Monday, May 4, 2009

Tired...

I am tired tonight.

I'm tired working my butt off in hopes that I'll get a permanent position within my board only to hear that there's going to be none available.

I'm tired of having to prove myself over and over again, and worrying constantly about where I'll be working next year (or if I'll be working next year).

I'm tired of doing a job that I love so much while feeling that I am never doing it good enough.

I'm tired of waiting for all of the things that I want most in life only to feel like they are never going to happen.

I'm tired of feeling guilty for being tired of all of these things.

I'm tired.

B.

2 comments:

Emily said...

Hey sweet B. It's ok to be tired sometimes, don't feel bad. Some days just do that to you ... especially Mondays, stuuupid Mondays!

I (more Andy) can relate a bit on the teaching thing. LTO-ing and supplying can get old, and when you know it's what you want, you just want it to work itself out already!

Waiting is just not natural. We want what we want when our hearts desire it. Yet, we trust God's timing above our own. And that, you guessed it, is tiring!

Don't feel guilty, just be there in your tiredness and bring that to God. He can handle it, the good, the bad, the tired. He can take it all.

You are on my thoughts and in my prayers!

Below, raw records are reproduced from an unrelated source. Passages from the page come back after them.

## src/rtl/vend_pkg.sv

```systemverilog
// Types and constants shared by the vending controller and the change dispenser.
// The change code counts 0.5 units: bit 1 requests a 1.0 coin, bit 0 a 0.5 coin.
package vend_pkg;

    typedef enum logic [2:0] {
        ST_IDLE,
        ST_VEND,
        ST_P10,
        ST_W10,
        ST_P05,
        ST_W05,
        ST_DONE,
        ST_ERR
    } disp_state_e;

    localparam logic [1:0] CHG_NONE = 2'd0;
    localparam logic [1:0] CHG_05   = 2'd1;
    localparam logic [1:0] CHG_10   = 2'd2;
    localparam logic [1:0] CHG_15   = 2'd3;

    // Phase that follows 'cur' once it has finished; phases not requested
    // by the latched sell flag and change code are skipped.
    function automatic disp_state_e next_phase(
        input disp_state_e cur,
        input logic        sell,
        input logic [1:0]  chg
    );
        next_phase = ST_DONE;
        if ((cur == ST_IDLE) && sell) begin
            next_phase = ST_VEND;
        end else if (((cur == ST_IDLE) || (cur == ST_VEND)) && chg[1]) begin
            next_phase = ST_P10;
        end else if ((cur != ST_P05) && (cur != ST_W05) && chg[0]) begin
            next_phase = ST_P05;
        end
    endfunction

endpackage

```

## src/rtl/change_dispenser_if.sv

```systemverilog
// Handshake bundle between the vending controller / hopper pads and the
// change dispenser. The master side drives requests and acks.
interface change_dispenser_if;

    logic       sell;
    logic [1:0] change;
    logic       coin10_ack;
    logic       coin05_ack;
    logic       err_clr;

    logic       vend_out;
    logic       coin10_out;
    logic       coin05_out;
    logic       busy;
    logic       done;
    logic       err;
    logic       ovf;

    modport master (
        output sell,
        output change,
        output coin10_ack,
        output coin05_ack,
        output err_clr,
        input  vend_out,
        input  coin10_out,
        input  coin05_out,
        input  busy,
        input  done,
        input  err,
        input  ovf
    );

    modport slave (
        input  sell,
        input  change,
        input  coin10_ack,
        input  coin05_ack,
        input  err_clr,
        output vend_out,
        output coin10_out,
        output coin05_out,
        output busy,
        output done,
        output err,
        output ovf
    );

endinterface

```

## src/rtl/change_dispenser_timer.sv

```systemverilog
// Loadable down-counter shared by the pulse-width and ack-timeout phases.
// It stops at zero and flags it.
module disp_timer #(
    parameter int CNT_W = 16
) (
    input  logic             clk,
    input  logic             rst,
    input  logic             load,
    input  logic [CNT_W-1:0] load_val,
    input  logic             en,
    output logic             zero
);

    logic [CNT_W-1:0] cnt_q;
    logic [CNT_W-1:0] cnt_d;

    always_comb begin
        cnt_d = cnt_q;
        if (load) begin
            cnt_d = load_val;
        end else if (en && (cnt_q != '0)) begin
            cnt_d = cnt_q - 1'b1;
        end
    end

    always_ff @(posedge clk or posedge rst) begin
        if (rst) begin
            cnt_q <= '0;
        end else begin
            cnt_q <= cnt_d;
        end
    end

    assign zero = (cnt_q == '0);

endmodule

```

## src/rtl/change_dispenser.sv

```systemverilog
// Executes one vending result: vend motor pulse, then 1.0 and 0.5 coin
// ejects, each with a hopper ack handshake and timeout.
module change_dispenser
    import vend_pkg::*;
#(
    parameter int PULSE_CYC   = 4,
    parameter int ACK_TIMEOUT = 200,
    parameter int CNT_W       = 16
) (
    input logic               clk,
    input logic               rst,
    change_dispenser_if.slave bus
);

    disp_state_e state_q;
    disp_state_e state_d;

    logic       sell_q;
    logic       sell_d;
    logic [1:0] chg_q;
    logic [1:0] chg_d;
    logic       ack10_q;
    logic       ack10_d;
    logic       ack05_q;
    logic       ack05_d;
    logic       ovf_q;
    logic       ovf_d;

    logic vend_q;
    logic vend_d;
    logic coin10_q;
    logic coin10_d;
    logic coin05_q;
    logic coin05_d;
    logic busy_q;
    logic busy_d;
    logic done_q;
    logic done_d;
    logic err_q;
    logic err_d;

    logic             tmr_load;
    logic             tmr_en;
    logic [CNT_W-1:0] tmr_val;
    logic             tmr_zero;

    logic ev;
    logic ack10_now;
    logic ack05_now;

    disp_timer #(
        .CNT_W (CNT_W)
    ) u_timer (
        .clk      (clk),
        .rst      (rst),
        .load     (tmr_load),
        .load_val (tmr_val),
        .en       (tmr_en),
        .zero     (tmr_zero)
    );

    assign ev        = bus.sell | (bus.change != CHG_NONE);
    assign ack10_now = ack10_q | bus.coin10_ack;
    assign ack05_now = ack05_q | bus.coin05_ack;

    // Acks are remembered for the whole pulse+wait of their own coin type,
    // so an early ack lets the wait phase be skipped entirely.
    always_comb begin
        state_d  = state_q;
        sell_d   = sell_q;
        chg_d    = chg_q;
        ovf_d    = ovf_q;
        tmr_load = 1'b0;
        tmr_en   = 1'b0;
        tmr_val  = '0;

        ack10_d = ((state_q == ST_P10) || (state_q == ST_W10)) && ack10_now;
        ack05_d = ((state_q == ST_P05) || (state_q == ST_W05)) && ack05_now;

        case (state_q)
            ST_IDLE: begin
                if (ev) begin
                    sell_d  = bus.sell;
                    chg_d   = bus.change;
                    state_d = next_phase(ST_IDLE, bus.sell, bus.change);
                end
            end
            ST_VEND: begin
                if (tmr_zero) begin
                    state_d = next_phase(ST_VEND, sell_q, chg_q);
                end else begin
                    tmr_en = 1'b1;
                end
            end
            ST_P10: begin
                if (tmr_zero) begin
                    state_d = ack10_now ? next_phase(ST_W10, sell_q, chg_q) : ST_W10;
                end else begin
                    tmr_en = 1'b1;
                end
            end
            ST_W10: begin
                if (ack10_now) begin
                    state_d = next_phase(ST_W10, sell_q, chg_q);
                end else if (tmr_zero) begin
                    state_d = ST_ERR;
                end else begin
                    tmr_en = 1'b1;
                end
            end
            ST_P05: begin
                if (tmr_zero) begin
                    state_d = ack05_now ? ST_DONE : ST_W05;
                end else begin
                    tmr_en = 1'b1;
                end
            end
            ST_W05: begin
                if (ack05_now) begin
                    state_d = ST_DONE;
                end else if (tmr_zero) begin
                    state_d = ST_ERR;
                end else begin
                    tmr_en = 1'b1;
                end
            end
            ST_DONE: begin
                state_d = ST_IDLE;
            end
            ST_ERR: begin
                if (bus.err_clr) begin
                    state_d = ST_IDLE;
                end
            end
            default: begin
                state_d = ST_IDLE;
            end
        endcase

        if (state_d != state_q) begin
            if ((state_d == ST_VEND) || (state_d == ST_P10) || (state_d == ST_P05)) begin
                tmr_load = 1'b1;
                tmr_val  = CNT_W'(PULSE_CYC - 1);
            end else if ((state_d == ST_W10) || (state_d == ST_W05)) begin
                tmr_load = 1'b1;
                tmr_val  = CNT_W'(ACK_TIMEOUT - 1);
            end
        end

        // err_clr always wins over a simultaneous dropped event
        if (bus.err_clr) begin
            ovf_d = 1'b0;
        end else if (ev && (state_q != ST_IDLE)) begin
            ovf_d = 1'b1;
        end

        vend_d   = (state_d == ST_VEND);
        coin10_d = (state_d == ST_P10);
        coin05_d = (state_d == ST_P05);
        busy_d   = (state_d != ST_IDLE);
        done_d   = (state_d == ST_DONE);
        err_d    = (state_d == ST_ERR);
    end

    always_ff @(posedge clk or posedge rst) begin
        if (rst) begin
            state_q  <= ST_IDLE;
            sell_q   <= 1'b0;
            chg_q    <= CHG_NONE;
            ack10_q  <= 1'b0;
            ack05_q  <= 1'b0;
            ovf_q    <= 1'b0;
            vend_q   <= 1'b0;
            coin10_q <= 1'b0;
            coin05_q <= 1'b0;
            busy_q   <= 1'b0;
            done_q   <= 1'b0;
            err_q    <= 1'b0;
        end else begin
            state_q  <= state_d;
            sell_q   <= sell_d;
            chg_q    <= chg_d;
            ack10_q  <= ack10_d;
            ack05_q  <= ack05_d;
            ovf_q    <= ovf_d;
            vend_q   <= vend_d;
            coin10_q <= coin10_d;
            coin05_q <= coin05_d;
            busy_q   <= busy_d;
            done_q   <= done_d;
            err_q    <= err_d;
        end
    end

    assign bus.vend_out   = vend_q;
    assign bus.coin10_out = coin10_q;
    assign bus.coin05_out = coin05_q;
    assign bus.busy       = busy_q;
    assign bus.done       = done_q;
    assign bus.err        = err_q;
    assign bus.ovf        = ovf_q;

endmodule

```

## src/flat_wrapper.sv

```systemverilog
// flat-port wrapper written by rule: the top's interface ports become plain ports
module change_dispenser_flat import vend_pkg::*;
#(
    parameter int PULSE_CYC   = 4,
    parameter int ACK_TIMEOUT = 200,
    parameter int CNT_W       = 16
)
  (clk, rst, bus_sell, bus_change, bus_coin10_ack, bus_coin05_ack, bus_err_clr, bus_vend_out, bus_coin10_out, bus_coin05_out, bus_busy, bus_done, bus_err, bus_ovf);
  change_dispenser_if bus_i ();
  input logic clk;
  input logic rst;
  input wire logic [$bits(bus_i.sell)-1:0] bus_sell;
  input wire logic [$bits(bus_i.change)-1:0] bus_change;
  input wire logic [$bits(bus_i.coin10_ack)-1:0] bus_coin10_ack;
  input wire logic [$bits(bus_i.coin05_ack)-1:0] bus_coin05_ack;
  input wire logic [$bits(bus_i.err_clr)-1:0] bus_err_clr;
  output wire logic [$bits(bus_i.vend_out)-1:0] bus_vend_out;
  output wire logic [$bits(bus_i.coin10_out)-1:0] bus_coin10_out;
  output wire logic [$bits(bus_i.coin05_out)-1:0] bus_coin05_out;
  output wire logic [$bits(bus_i.busy)-1:0] bus_busy;
  output wire logic [$bits(bus_i.done)-1:0] bus_done;
  output wire logic [$bits(bus_i.err)-1:0] bus_err;
  output wire logic [$bits(bus_i.ovf)-1:0] bus_ovf;
  assign bus_i.sell = bus_sell;
  assign bus_i.change = bus_change;
  assign bus_i.coin10_ack = bus_coin10_ack;
  assign bus_i.coin05_ack = bus_coin05_ack;
  assign bus_i.err_clr = bus_err_clr;
  assign bus_vend_out = bus_i.vend_out;
  assign bus_coin10_out = bus_i.coin10_out;
  assign bus_coin05_out = bus_i.coin05_out;
  assign bus_busy = bus_i.busy;
  assign bus_done = bus_i.done;
  assign bus_err = bus_i.err;
  assign bus_ovf = bus_i.ovf;
  change_dispenser #(.PULSE_CYC(PULSE_CYC), .ACK_TIMEOUT(ACK_TIMEOUT), .CNT_W(CNT_W)) u_core (.clk(clk), .rst(rst), .bus(bus_i));
endmodule
```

p.s. If I lived closer, I would make you cookies and bring them over. :)

Rhonda said...

Been there, done that. It's horrible! My heart goes out to all of you young teachers who are trying to get in. Sometimes I felt so weary of walking on eggs. I still get excited every time I see my name on my classroom door or on a report card. After being where you are I don't think I will ever take my job for granted.